Only the lines below from the one containing "reg [9:0] out_data_reg;" to the one containing "L1_data[0] <= (cnt_L1[1])?" should be repeated, both included and unchanged.

--- Entries provided Enclosed Below ---

Source: an optimization exercise on an open RTL-to-GDS flow (aim: small area, a short achievable clock period and few clock cycles per item). Production flows keep margins and buffers that such runs may drop. Only simulation tests tie the RTL to the original design; equivalence was not proved.

--- flow/design.v ---
module SNN(
	clk,
	rst_n,
	in_valid,
	img,
	ker,
	weight,
	out_valid,
	out_data
);
input clk;
input rst_n;
input in_valid;
input [7:0] img;
input [7:0] ker;
input [7:0] weight;
output reg out_valid;
output reg [9:0] out_data;
reg[7:0] image[0:2][0:5];
reg[7:0] kernel[0:8];
reg[7:0] wgt[0:3];
reg[2:0] img_x;
reg[1:0] img_y;
reg[1:0] img_flag;
reg out_valid_conv;
reg[19:0] conv_data;
reg[7:0] mcand[0:8];
reg[15:0] product[0:8];
always @(posedge clk or negedge rst_n) begin
	if(!rst_n) img_x <= 3'b0;
	else if(in_valid) img_x <= (img_x[2] & img_x[0])? 3'b0:img_x + 1'b1;
	else img_x <= img_x;
end
always @(posedge clk or negedge rst_n) begin
	if(!rst_n) img_y <= 2'b0;
	else if(img_x[2] & img_x[0]) img_y <= (img_y[1])? 2'b0:img_y + 1'b1;
	else img_y <= img_y;
end
always @(posedge clk or negedge rst_n) begin
	if(!rst_n) img_flag <= 2'b0;
	else if(img_y[1] & img_x[2] & img_x[0]) img_flag <= img_flag + 1'b1;
	else img_flag <= img_flag;
end
generate
	for(genvar j = 0; j < 3; j = j + 1)begin
		for(genvar i = 0; i < 6; i = i + 1)begin
			always @(posedge clk) begin
				if(j == img_y && i == img_x) image[j][i] <= img;
				else image[j][i] <= image[j][i];
			end
		end
	end
endgenerate
generate
	for(genvar i = 1; i < 6; i = i + 1)begin
		always @(posedge clk) begin
			if(~|img_flag && ~|img_y && i == img_x) kernel[i] <= ker;
			else kernel[i] <= kernel[i];
		end
	end
endgenerate
always @(posedge clk) begin
	if(~|img_flag && img_y[0] && ~|img_x) kernel[6] <= ker;
	else kernel[6] <= kernel[6];
end
always @(posedge clk) begin
	if(~|img_flag && img_y[0] && img_x == 3'd1) kernel[7] <= ker;
	else kernel[7] <= kernel[7];
end
always @(posedge clk) begin
	if(~|img_flag & img_y[0] & img_x[1] & ~img_x[0]) kernel[8] <= ker;
	else kernel[8] <= kernel[8];
end
generate
	for(genvar i = 1; i < 4; i = i + 1)begin
		always @(posedge clk) begin
			if(~|img_flag && ~|img_y && i == img_x) wgt[i] <= weight;
			else wgt[i] <= wgt[i];
		end
	end
endgenerate
always @(posedge clk) begin
	if(in_valid && ~|img_flag && ~|img_y && ~|img_x)begin
		kernel[0] <= ker;
		wgt[0] <= weight;
	end
end
always @(posedge clk or negedge rst_n) begin
	if(!rst_n) out_valid_conv <= 1'b0;
	else out_valid_conv <= (img_x[2:1] && (img_flag[0] | img_y[1]));
end
always @(*) begin
	if(img_x[2:1] && (img_flag[0] | img_y[1]))begin
		mcand[0] = image[(1+img_y)%3][img_x-2];
		mcand[1] = image[(1+img_y)%3][img_x-1];
		mcand[2] = image[(1+img_y)%3][img_x];
		mcand[3] = image[(2+img_y)%3][img_x-2];
		mcand[4] = image[(2+img_y)%3][img_x-1];
		mcand[5] = image[(2+img_y)%3][img_x];
		mcand[6] = image[img_y][img_x-2];
		mcand[7] = image[img_y][img_x-1];
		mcand[8] = img;
	end else begin
		for(integer i = 0; i < 9; i = i + 1) mcand[i] = 8'b0;
	end
end
always @(*) begin
	for(integer i = 0; i < 9; i = i + 1)
		product[i] = mcand[i] * kernel[i];
end
always @(posedge clk) begin
	conv_data <= (product[0] + product[1] + product[2]) + (product[3] + product[4] + product[5]) + (product[6] + product[7] + product[8]);
end
wire[7:0]conv_q1 = conv_data / 12'd2295;
reg[2:0] cnt_mp;
reg[7:0] max[0:1];
reg[7:0] compare;
reg[7:0] opA, opB;
reg out_valid_mp;
always @(posedge clk or negedge rst_n) begin
	if(!rst_n) cnt_mp <= 3'b0;
	else if(out_valid_conv) cnt_mp <= cnt_mp + 1'b1;
end
always @(posedge clk) begin
	if(out_valid_conv)begin
		case (cnt_mp)
			3'd0: max[0] <= conv_q1;
			3'd1,3'd4,3'd5: max[0] <= compare;
			default:  max[0] <=  max[0];
		endcase
	end
end
always @(posedge clk) begin
	if(out_valid_conv)begin
		case (cnt_mp)
			3'd2: max[1] <= conv_q1;
			3'd3,3'd6,3'd7: max[1] <= compare;
			default: max[1] <=  max[1];
		endcase
	end
end
always @(*) begin
	opA = conv_q1;
end
always @(*) begin
	if(cnt_mp[1]) opB = max[1];
	else opB = max[0];
end
always @(*) begin
	if(opA < opB) compare = opB;
	else compare = opA;
end
always @(posedge clk or negedge rst_n) begin
	if(!rst_n) out_valid_mp <= 1'b0;
	else out_valid_mp <= cnt_mp[2] & cnt_mp[0];
end
reg cnt_fc;
reg[15:0] fc_data[0:1];
reg[15:0] product_fc[0:1];
reg [7:0] wgt_src[0:1];
reg [7:0] input_src;
always @(posedge clk or negedge rst_n) begin
	if(!rst_n) cnt_fc <= 1'b0;
	else if(out_valid_mp) cnt_fc <= ~cnt_fc;
end
always @(*) begin
	if(cnt_fc)begin
		input_src  = max[1];
		wgt_src[0] = wgt[2];
		wgt_src[1] = wgt[3];
	end else  begin
		input_src  = max[0];
		wgt_src[0] = wgt[0];
		wgt_src[1] = wgt[1];
	end
end
always @(*) begin
	product_fc[0] = input_src * wgt_src[0];
	product_fc[1] = input_src * wgt_src[1];
end
always @(posedge clk) begin
	if(out_valid_mp & ~cnt_fc)begin
		fc_data[0] <= product_fc[0];
		fc_data[1] <= product_fc[1];
	end
end
wire[16:0]  sum[0:1];
wire[7:0] fc_q2[0:1];
assign sum[0] = fc_data[0] + product_fc[0];
assign sum[1] = fc_data[1] + product_fc[1];
assign fc_q2[0] = sum[0] / 9'd510;
assign fc_q2[1] = sum[1] / 9'd510;
reg[1:0] cnt_L1;
reg[7:0] L1_data[0:3];
reg [9:0] out_data_reg;
reg [7:0] abs_add[0:1];
always @(posedge clk or negedge rst_n) begin
	if(!rst_n) cnt_L1 <= 2'b0;
	else if(out_valid_mp & cnt_fc) cnt_L1 <= cnt_L1 + 1'b1;
end
always @(posedge clk) begin
	if(out_valid_mp && cnt_fc && ~cnt_L1[0])begin
		L1_data[0] <= (cnt_L1[1])? abs_add[0]:fc_q2[0];
		L1_data[1] <= (cnt_L1[1])? abs_add[1]:fc_q2[1];
	end
end
always @(posedge clk) begin
	if(out_valid_mp && cnt_fc && cnt_L1[0])begin
		L1_data[2] <= (cnt_L1[1])? abs_add[0]:fc_q2[0];
		L1_data[3] <= (cnt_L1[1])? abs_add[1]:fc_q2[1];
	end
end
always @(*) begin
	if(cnt_L1[0])begin
		abs_add[0] = (L1_data[2] < fc_q2[0])? fc_q2[0] - L1_data[2]:L1_data[2] - fc_q2[0];
		abs_add[1] = (L1_data[3] < fc_q2[1])? fc_q2[1] - L1_data[3]:L1_data[3] - fc_q2[1];
	end else begin
		abs_add[0] = (L1_data[0] < fc_q2[0])? fc_q2[0] - L1_data[0]:L1_data[0] - fc_q2[0];
		abs_add[1] = (L1_data[1] < fc_q2[1])? fc_q2[1] - L1_data[1]:L1_data[1] - fc_q2[1];
	end
end
always @(*) begin
	out_data_reg = (L1_data[0] + L1_data[1]) + (L1_data[2] + L1_data[3]);
end
always @(posedge clk or negedge rst_n) begin
	if(!rst_n) out_valid <= 1'b0;
	else out_valid <= out_valid_mp && cnt_fc && cnt_L1 == 2'd3;
end
always @(*) begin
	if(out_valid && out_data_reg[9:4]) out_data = out_data_reg;
	else out_data = 10'b0;
end
endmodule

--- End of Enclosed Entries provided ---

## Solution
reg [9:0] out_data_reg;
reg [7:0] abs_add[0:1];
always @(posedge clk or negedge rst_n) begin
	if(!rst_n) cnt_L1 <= 2'b0;
	else if(out_valid_mp & cnt_fc) cnt_L1 <= cnt_L1 + 1'b1;
end
always @(posedge clk) begin
	if(out_valid_mp && cnt_fc && ~cnt_L1[0])begin
		L1_data[0] <= (cnt_L1[1])? abs_add[0]:fc_q2[0];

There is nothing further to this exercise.